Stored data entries
= = = = = = =
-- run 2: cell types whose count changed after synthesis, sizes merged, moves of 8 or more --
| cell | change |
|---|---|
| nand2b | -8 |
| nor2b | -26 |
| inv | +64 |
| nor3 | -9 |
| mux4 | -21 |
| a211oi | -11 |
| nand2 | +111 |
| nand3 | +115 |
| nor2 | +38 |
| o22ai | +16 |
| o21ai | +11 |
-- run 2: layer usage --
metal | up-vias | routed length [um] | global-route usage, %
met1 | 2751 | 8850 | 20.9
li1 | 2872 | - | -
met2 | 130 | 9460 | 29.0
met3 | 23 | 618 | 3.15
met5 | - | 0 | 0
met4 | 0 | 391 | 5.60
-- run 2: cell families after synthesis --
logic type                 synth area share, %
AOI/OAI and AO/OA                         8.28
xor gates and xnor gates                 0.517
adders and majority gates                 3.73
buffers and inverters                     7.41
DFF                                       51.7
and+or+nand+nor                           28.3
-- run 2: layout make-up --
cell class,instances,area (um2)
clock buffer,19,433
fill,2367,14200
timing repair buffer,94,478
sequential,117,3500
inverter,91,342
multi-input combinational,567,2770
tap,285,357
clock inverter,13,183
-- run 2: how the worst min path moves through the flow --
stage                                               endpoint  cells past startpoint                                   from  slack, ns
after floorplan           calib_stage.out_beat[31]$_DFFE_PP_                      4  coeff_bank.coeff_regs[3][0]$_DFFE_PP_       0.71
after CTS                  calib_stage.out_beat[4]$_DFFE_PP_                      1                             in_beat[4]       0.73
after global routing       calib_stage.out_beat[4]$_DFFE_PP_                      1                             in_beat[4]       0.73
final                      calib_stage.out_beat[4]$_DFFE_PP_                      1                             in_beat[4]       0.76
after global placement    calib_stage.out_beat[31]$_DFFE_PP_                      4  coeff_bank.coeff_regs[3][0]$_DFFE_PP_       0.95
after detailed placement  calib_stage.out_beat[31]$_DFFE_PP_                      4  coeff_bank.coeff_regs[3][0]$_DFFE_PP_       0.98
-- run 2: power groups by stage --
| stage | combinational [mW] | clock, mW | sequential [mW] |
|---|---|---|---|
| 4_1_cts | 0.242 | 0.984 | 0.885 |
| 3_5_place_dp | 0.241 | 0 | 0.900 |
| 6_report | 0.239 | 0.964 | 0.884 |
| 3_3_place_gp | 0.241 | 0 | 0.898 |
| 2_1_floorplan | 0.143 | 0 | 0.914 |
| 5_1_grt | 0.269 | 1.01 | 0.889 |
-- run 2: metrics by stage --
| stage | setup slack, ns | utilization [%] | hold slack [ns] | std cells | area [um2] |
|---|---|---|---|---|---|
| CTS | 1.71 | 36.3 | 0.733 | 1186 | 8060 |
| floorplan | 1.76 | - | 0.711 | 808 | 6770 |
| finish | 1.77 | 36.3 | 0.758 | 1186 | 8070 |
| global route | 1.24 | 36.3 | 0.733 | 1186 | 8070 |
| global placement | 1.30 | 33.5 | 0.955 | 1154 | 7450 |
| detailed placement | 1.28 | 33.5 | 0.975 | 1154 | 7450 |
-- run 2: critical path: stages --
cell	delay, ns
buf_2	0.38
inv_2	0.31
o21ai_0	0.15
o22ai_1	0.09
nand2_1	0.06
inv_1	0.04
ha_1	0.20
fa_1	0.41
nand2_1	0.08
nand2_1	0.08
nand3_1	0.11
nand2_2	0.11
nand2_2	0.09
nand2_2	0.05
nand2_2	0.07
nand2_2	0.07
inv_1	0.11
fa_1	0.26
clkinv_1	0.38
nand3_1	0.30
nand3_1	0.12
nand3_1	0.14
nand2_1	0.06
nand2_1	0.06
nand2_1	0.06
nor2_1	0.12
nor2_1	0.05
<file path="src/logic/usbPkg.sv">
/* Protocol constants for the full-speed USB OUT device.
   PIDs, field widths, CRC polynomials and residues, and FSM state codes. */

package usbPkg;

	//********************************************************************
	// Packet identifiers, sent MSB first
	//********************************************************************
	localparam int pidBits = 8;
	localparam logic [pidBits-1:0] pidAck = 8'b0100_1011;
	localparam logic [pidBits-1:0] pidNak = 8'b0101_1010;
	localparam logic [pidBits-1:0] pidOut = 8'b1000_0111;
	localparam logic [pidBits-1:0] pidData = 8'b1100_0011;

	// Token is addr, endpoint, then CRC5
	localparam int tokenBits = 16;
	localparam int addrBits = 7;
	localparam int endpBits = 4;
	localparam logic [endpBits-1:0] outEndpoint = 4'd3;
	localparam int payloadBits = 64;

	//********************************************************************
	// CRC generators, registers preset to all ones
	//********************************************************************
	localparam int crc5Bits = 5;
	localparam logic [crc5Bits-1:0] crc5Poly = 5'b00101;
	localparam logic [crc5Bits-1:0] crc5Residue = 5'b01100;
	localparam int crc16Bits = 16;
	localparam logic [crc16Bits-1:0] crc16Poly = 16'h8005;
	localparam logic [crc16Bits-1:0] crc16Residue = 16'h800d;

	// Line framing
	localparam int stuffRun = 6;
	localparam int syncBits = 8;
	localparam int eopBits = 3;
	localparam int handshakeBits = syncBits + pidBits + eopBits;

	// Receiver FSM codes
	localparam int rxStateBits = 3;
	localparam logic [rxStateBits-1:0] rxWaitSync = 3'd0;
	localparam logic [rxStateBits-1:0] rxPid = 3'd1;
	localparam logic [rxStateBits-1:0] rxToken = 3'd2;
	localparam logic [rxStateBits-1:0] rxData = 3'd3;
	localparam logic [rxStateBits-1:0] rxEop = 3'd4;

	// Transaction FSM codes
	localparam int txnStateBits = 2;
	localparam logic [txnStateBits-1:0] txnIdle = 2'd0;
	localparam logic [txnStateBits-1:0] txnAwait = 2'd1;
	localparam logic [txnStateBits-1:0] txnSend = 2'd2;

endpackage

</file>
<file path="src/logic/usbIfs.sv">
/* Internal buses of the USB OUT device.
   usbLineIf joins the line receiver to the packet receiver,
   usbPacketIf joins the packet receiver to the transaction FSM. */

//**********************************************************************
// Bit level, line receiver to packet receiver
//**********************************************************************
interface usbLineIf;
	// Decoded NRZ bit of the current sample
	logic rxBit;
	// Current bit is a stuffed zero
	logic stuffed;
	// Single-cycle pulses on the sampled state
	logic sop;
	logic eop;
	logic eopMiss;
	// Requests back from the packet receiver
	logic unstuffEn;
	logic lookEop;

	modport rx (output rxBit, stuffed, sop, eop, eopMiss, input unstuffEn, lookEop);
	modport pkt (input rxBit, stuffed, sop, eop, eopMiss, output unstuffEn, lookEop);
endinterface

//**********************************************************************
// Packet level, packet receiver to transaction FSM
//**********************************************************************
interface usbPacketIf;
	// Pulses in the cycle of the closing J
	logic outToken;
	logic dataPacket;
	// CRC16 result, only meaningful with dataPacket
	logic dataGood;
	// Held until the next SYNC
	logic [usbPkg::payloadBits-1:0] payload;

	modport src (output outToken, dataPacket, dataGood, payload);
	modport sink (input outToken, dataPacket, dataGood, payload);
endinterface

</file>
<file path="src/logic/usbCrcCheck.sv">
/* Serial CRC register with residue compare.
   Preset on init, advanced one bit per shift, match while residue holds. */

module usbCrcCheck #(
	parameter int width = 5,
	parameter logic [width-1:0] poly = 5'b00101,
	parameter logic [width-1:0] residue = 5'b01100
) (
	input logic clk,
	input logic rst_L,
	input logic init,
	input logic shift,
	input logic inBit,
	output logic match
);

	logic [width-1:0] crc;
	logic feedback;

	// MSB out xor incoming bit
	assign feedback = crc[width-1] ^ inBit;

	always_ff @(posedge clk, negedge rst_L) begin
		if (!rst_L)
			crc <= '1;
		else if (init)
			crc <= '1;
		else if (shift)
			crc <= {crc[width-2:0], 1'b0} ^ ({width{feedback}} & poly);
	end

	// Complemented CRC shifted in leaves a fixed residue
	assign match = (crc == residue);

endmodule

</file>
<file path="src/logic/usbHandshakeTx.sv">
/* Handshake sender: SYNC, PID and EOP, NRZI-encoded onto the output pins.
   Drives from the send cycle for handshakeBits cycles, done on the last. */

module usbHandshakeTx (
	input logic clk,
	input logic rst_L,
	input logic send,
	input logic [usbPkg::pidBits-1:0] sendPid,
	output logic dpOut,
	output logic dmOut,
	output logic lineDrive,
	output logic done
);

	logic active;
	logic [4:0] phase, curPhase;
	logic [usbPkg::pidBits-1:0] txShift;
	logic lineJ, nextJ, nrzBit;
	logic inSync, inPid, lastPhase;

	//********************************************************************
	// Phase decode
	//********************************************************************
	// Send cycle is phase zero
	assign curPhase = send ? 5'd0 : phase;
	assign inSync = curPhase < usbPkg::syncBits;
	assign inPid = !inSync && (curPhase < usbPkg::syncBits + usbPkg::pidBits);
	assign lastPhase = curPhase == usbPkg::handshakeBits - 1;

	assign lineDrive = send | active;
	assign done = active && lastPhase;

	// SYNC is seven zeros and a one, PID goes MSB first
	assign nrzBit = inSync ? (curPhase == usbPkg::syncBits - 1) :
		txShift[usbPkg::pidBits-1];
	assign nextJ = nrzBit ? lineJ : ~lineJ;

	//********************************************************************
	// NRZI encoder and pin drive
	//********************************************************************
	always_comb begin
		if (!lineDrive || lastPhase)
			{dpOut, dmOut} = 2'b10;	// J
		else if (inSync || inPid)
			{dpOut, dmOut} = nextJ ? 2'b10 : 2'b01;
		else
			{dpOut, dmOut} = 2'b00;	// SE0 of EOP
	end

	always_ff @(posedge clk, negedge rst_L) begin
		if (!rst_L) begin
			active <= 1'b0;
			phase <= 5'd0;
			lineJ <= 1'b1;
		end
		else begin
			if (send) begin
				active <= 1'b1;
				phase <= 5'd1;
			end
			else if (active) begin
				if (lastPhase) begin
					active <= 1'b0;
					phase <= 5'd0;
				end
				else
					phase <= phase + 1'b1;
			end
			// Line idles J again after EOP
			if (lineDrive)
				lineJ <= (inSync || inPid) ? nextJ : 1'b1;
		end
	end

	// PID held for the whole packet, shifted during its own phases
	always_ff @(posedge clk) begin
		if (send)
			txShift <= sendPid;
		else if (active && inPid)
			txShift <= {txShift[usbPkg::pidBits-2:0], 1'b0};
	end

endmodule

</file>
<file path="src/logic/usbLineRx.sv">
/* Line receiver: NRZI decode, SYNC search, stuffed-bit flagging and EOP check.
   Samples one bus state per clk, all outputs follow the current sample. */

module usbLineRx (
	input logic clk,
	input logic rst_L,
	input logic dpIn,
	input logic dmIn,
	usbLineIf.rx line
);

	logic lineJ, lineK, lineSe0;
	logic prevJ;
	logic [2:0] syncStep, syncNext;
	logic syncExpectK, syncMatch;
	logic [2:0] onesCount;
	logic [1:0] eopStep, eopNext;

	assign lineJ = dpIn & ~dmIn;
	assign lineK = ~dpIn & dmIn;
	assign lineSe0 = ~dpIn & ~dmIn;

	//********************************************************************
	// NRZI decode
	//********************************************************************
	// No change reads as 1, SE0 reads as 0
	assign line.rxBit = (lineJ & prevJ) | (lineK & ~prevJ);

	always_ff @(posedge clk, negedge rst_L) begin
		if (!rst_L)
			prevJ <= 1'b1;	// idle line is J
		else if (lineJ)
			prevJ <= 1'b1;
		else if (lineK)
			prevJ <= 1'b0;
	end

	//********************************************************************
	// SYNC matcher, KJKJKJKK
	//********************************************************************
	// Even steps and the last step want K
	assign syncExpectK = ~syncStep[0] | (syncStep == usbPkg::syncBits - 1);
	assign syncMatch = syncExpectK ? lineK : lineJ;

	always_comb begin
		syncNext = 3'd0;
		line.sop = 1'b0;
		if (lineSe0)
			syncNext = 3'd0;
		else if (syncStep == usbPkg::syncBits - 1) begin
			if (lineK)
				line.sop = 1'b1;
			// KJKJKJKJ still ends in a valid six-state prefix
			else if (lineJ)
				syncNext = 3'd6;
		end
		else if (syncMatch)
			syncNext = syncStep + 1'b1;
		// K K out of sequence, second K starts over
		else if (lineK)
			syncNext = 3'd1;
	end

	always_ff @(posedge clk, negedge rst_L) begin
		if (!rst_L)
			syncStep <= 3'd0;
		else
			syncStep <= syncNext;
	end

	//********************************************************************
	// Stuffed bit detector
	//********************************************************************
	assign line.stuffed = line.unstuffEn && (onesCount == usbPkg::stuffRun);

	always_ff @(posedge clk, negedge rst_L) begin
		if (!rst_L)
			onesCount <= 3'd0;
		else if (!line.unstuffEn || line.stuffed || !line.rxBit)
			onesCount <= 3'd0;
		else
			onesCount <= onesCount + 1'b1;
	end

	//********************************************************************
	// EOP matcher, SE0 SE0 J
	//********************************************************************
	always_comb begin
		eopNext = 2'd0;
		line.eop = 1'b0;
		line.eopMiss = 1'b0;
		case (eopStep)
			2'd0: begin
				if (line.lookEop) begin
					if (lineSe0)
						eopNext = 2'd1;
					else
						line.eopMiss = 1'b1;
				end
			end
			2'd1: begin
				if (lineSe0)
					eopNext = 2'd2;
				else
					line.eopMiss = 1'b1;
			end
			default: begin
				// Closing J or a broken EOP
				line.eop = lineJ;
				line.eopMiss = ~lineJ;
			end
		endcase
	end

	always_ff @(posedge clk, negedge rst_L) begin
		if (!rst_L)
			eopStep <= 2'd0;
		else
			eopStep <= eopNext;
	end

endmodule

</file>
<file path="src/logic/usbOutDevice.sv">
/* Full-speed USB device receiving OUT transfers on endpoint 3.
   Split bus pins with a drive enable, accepted payloads on rxPayload. */

module usbOutDevice #(
	parameter logic [usbPkg::addrBits-1:0] deviceAddr = 7'h00
) (
	input logic clk,
	input logic rst_L,
	input logic dpIn,
	input logic dmIn,
	output logic dpOut,
	output logic dmOut,
	output logic lineDrive,
	output logic [usbPkg::payloadBits-1:0] rxPayload,
	output logic rxPayloadValid
);

	// Transaction to sender
	logic send;
	logic [usbPkg::pidBits-1:0] sendPid;
	logic done;

	usbLineIf lineBus ();
	usbPacketIf pktBus ();

	//********************************************************************
	// Receive path
	//********************************************************************
	usbLineRx lineRx0 (
		.clk(clk),
		.rst_L(rst_L),
		.dpIn(dpIn),
		.dmIn(dmIn),
		.line(lineBus)
	);

	usbPacketRx #(.deviceAddr(deviceAddr)) packetRx0 (
		.clk(clk),
		.rst_L(rst_L),
		.line(lineBus),
		.pkt(pktBus)
	);

	//********************************************************************
	// Transaction and handshake
	//********************************************************************
	usbTransaction transaction0 (
		.clk(clk),
		.rst_L(rst_L),
		.pkt(pktBus),
		.done(done),
		.send(send),
		.sendPid(sendPid),
		.rxPayload(rxPayload),
		.rxPayloadValid(rxPayloadValid)
	);

	usbHandshakeTx handshakeTx0 (
		.clk(clk),
		.rst_L(rst_L),
		.send(send),
		.sendPid(sendPid),
		.dpOut(dpOut),
		.dmOut(dmOut),
		.lineDrive(lineDrive),
		.done(done)
	);

endmodule

</file>
<file path="src/logic/usbPacketRx.sv">
/* Packet receiver: reads PID, OUT token and DATA payload after each SYNC.
   Checks CRC5 and CRC16 and reports each finished packet at its closing J. */

module usbPacketRx #(
	parameter logic [usbPkg::addrBits-1:0] deviceAddr = 7'h00
) (
	input logic clk,
	input logic rst_L,
	usbLineIf.pkt line,
	usbPacketIf.src pkt
);

	logic [usbPkg::rxStateBits-1:0] state, stateNext;
	logic [6:0] bitCount;
	logic inField, takeBit;
	logic [usbPkg::pidBits-1:0] pidReg, pidNow;
	logic isData;
	logic [usbPkg::addrBits+usbPkg::endpBits-1:0] tokenReg;
	logic [usbPkg::payloadBits-1:0] payloadReg;
	logic crcInit, crc5Shift, crc16Shift;
	logic crc5Match, crc16Match;
	logic atEop, tokenHit;

	assign inField = (state == usbPkg::rxPid) || (state == usbPkg::rxToken) ||
		(state == usbPkg::rxData);
	// Stuffed zeros never reach a field
	assign takeBit = inField && !line.stuffed;
	assign pidNow = {pidReg[usbPkg::pidBits-2:0], line.rxBit};

	//********************************************************************
	// Receiver FSM
	//********************************************************************
	always_comb begin
		stateNext = state;
		case (state)
			usbPkg::rxWaitSync:
				if (line.sop)
					stateNext = usbPkg::rxPid;
			usbPkg::rxPid:
				// Classify at the eighth bit
				if (takeBit && bitCount == usbPkg::pidBits - 1) begin
					if (pidNow == usbPkg::pidOut)
						stateNext = usbPkg::rxToken;
					else if (pidNow == usbPkg::pidData)
						stateNext = usbPkg::rxData;
					else
						stateNext = usbPkg::rxWaitSync;
				end
			usbPkg::rxToken:
				if (takeBit && bitCount == usbPkg::tokenBits - 1)
					stateNext = usbPkg::rxEop;
			usbPkg::rxData:
				// Payload then its CRC16
				if (takeBit && bitCount == usbPkg::payloadBits + usbPkg::crc16Bits - 1)
					stateNext = usbPkg::rxEop;
			usbPkg::rxEop:
				if (line.eop || line.eopMiss)
					stateNext = usbPkg::rxWaitSync;
			default:
				stateNext = usbPkg::rxWaitSync;
		endcase
	end

	always_ff @(posedge clk, negedge rst_L) begin
		if (!rst_L) begin
			state <= usbPkg::rxWaitSync;
			bitCount <= 7'd0;
			isData <= 1'b0;
		end
		else begin
			state <= stateNext;
			// Count restarts with every field
			if (state != stateNext)
				bitCount <= 7'd0;
			else if (takeBit)
				bitCount <= bitCount + 1'b1;
			if (state == usbPkg::rxPid && stateNext != usbPkg::rxPid)
				isData <= (pidNow == usbPkg::pidData);
		end
	end

	//********************************************************************
	// Field shift registers
	//********************************************************************
	always_ff @(posedge clk) begin
		if (takeBit && state == usbPkg::rxPid)
			pidReg <= pidNow;
		// Token and payload come LSB first
		if (takeBit && state == usbPkg::rxToken &&
			bitCount < usbPkg::addrBits + usbPkg::endpBits)
			tokenReg <= {line.rxBit, tokenReg[usbPkg::addrBits+usbPkg::endpBits-1:1]};
		if (takeBit && state == usbPkg::rxData && bitCount < usbPkg::payloadBits)
			payloadReg <= {line.rxBit, payloadReg[usbPkg::payloadBits-1:1]};
	end

	//********************************************************************
	// CRC checks
	//********************************************************************
	assign crcInit = (state == usbPkg::rxWaitSync) && line.sop;
	assign crc5Shift = takeBit && (state == usbPkg::rxToken);
	assign crc16Shift = takeBit && (state == usbPkg::rxData);

	usbCrcCheck #(
		.width(usbPkg::crc5Bits),
		.poly(usbPkg::crc5Poly),
		.residue(usbPkg::crc5Residue)
	) crc5Chk (
		.clk(clk),
		.rst_L(rst_L),
		.init(crcInit),
		.shift(crc5Shift),
		.inBit(line.rxBit),
		.match(crc5Match)
	);

	usbCrcCheck #(
		.width(usbPkg::crc16Bits),
		.poly(usbPkg::crc16Poly),
		.residue(usbPkg::crc16Residue)
	) crc16Chk (
		.clk(clk),
		.rst_L(rst_L),
		.init(crcInit),
		.shift(crc16Shift),
		.inBit(line.rxBit),
		.match(crc16Match)
	);

	//********************************************************************
	// Line requests and packet outcome
	//********************************************************************
	// A stuffed bit after the last CRC bit is skipped before EOP
	assign line.unstuffEn = inField || (state == usbPkg::rxEop);
	assign line.lookEop = (state == usbPkg::rxEop) && !line.stuffed;

	assign atEop = (state == usbPkg::rxEop) && line.eop;
	assign tokenHit = (tokenReg[usbPkg::addrBits-1:0] == deviceAddr) &&
		(tokenReg[usbPkg::addrBits+usbPkg::endpBits-1:usbPkg::addrBits] ==
		usbPkg::outEndpoint);

	assign pkt.outToken = atEop && !isData && tokenHit && crc5Match;
	assign pkt.dataPacket = atEop && isData;
	assign pkt.dataGood = crc16Match;
	assign pkt.payload = payloadReg;

endmodule

</file>
<file path="src/logic/usbTransaction.sv">
/* OUT transaction FSM: accepts a DATA packet after a matching OUT token.
   Answers ACK with a payload strobe on good CRC16, NAK otherwise. */

module usbTransaction (
	input logic clk,
	input logic rst_L,
	usbPacketIf.sink pkt,
	input logic done,
	output logic send,
	output logic [usbPkg::pidBits-1:0] sendPid,
	output logic [usbPkg::payloadBits-1:0] rxPayload,
	output logic rxPayloadValid
);

	logic [usbPkg::txnStateBits-1:0] state;
	logic dataSeen;

	// DATA only counts after an accepted OUT
	assign dataSeen = (state == usbPkg::txnAwait) && pkt.dataPacket;

	//********************************************************************
	// Transaction FSM
	//********************************************************************
	always_ff @(posedge clk, negedge rst_L) begin
		if (!rst_L) begin
			state <= usbPkg::txnIdle;
			send <= 1'b0;
			sendPid <= usbPkg::pidNak;
			rxPayloadValid <= 1'b0;
		end
		else begin
			// Strobes last one cycle
			send <= 1'b0;
			rxPayloadValid <= 1'b0;
			case (state)
				usbPkg::txnIdle:
					if (pkt.outToken)
						state <= usbPkg::txnAwait;
				usbPkg::txnAwait:
					if (dataSeen) begin
						state <= usbPkg::txnSend;
						send <= 1'b1;
						sendPid <= pkt.dataGood ? usbPkg::pidAck : usbPkg::pidNak;
						rxPayloadValid <= pkt.dataGood;
					end
				usbPkg::txnSend:
					// Packet events ignored until the handshake is out
					if (done)
						state <= (sendPid == usbPkg::pidNak) ? usbPkg::txnAwait :
							usbPkg::txnIdle;
				default:
					state <= usbPkg::txnIdle;
			endcase
		end
	end

	// Payload captured with the ACK decision
	always_ff @(posedge clk) begin
		if (dataSeen && pkt.dataGood)
			rxPayload <= pkt.payload;
	end

endmodule

</file>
= = = = = = =
## Work to complete
Up to and including the line with "li1 | 2872 |", output every line of the records above exactly, starting from the first; output nothing else.

## Answer box
-- run 2: cell types whose count changed after synthesis, sizes merged, moves of 8 or more --
| cell | change |
|---|---|
| nand2b | -8 |
| nor2b | -26 |
| inv | +64 |
| nor3 | -9 |
| mux4 | -21 |
| a211oi | -11 |
| nand2 | +111 |
| nand3 | +115 |
| nor2 | +38 |
| o22ai | +16 |
| o21ai | +11 |
-- run 2: layer usage --
metal | up-vias | routed length [um] | global-route usage, %
met1 | 2751 | 8850 | 20.9
li1 | 2872 | - | -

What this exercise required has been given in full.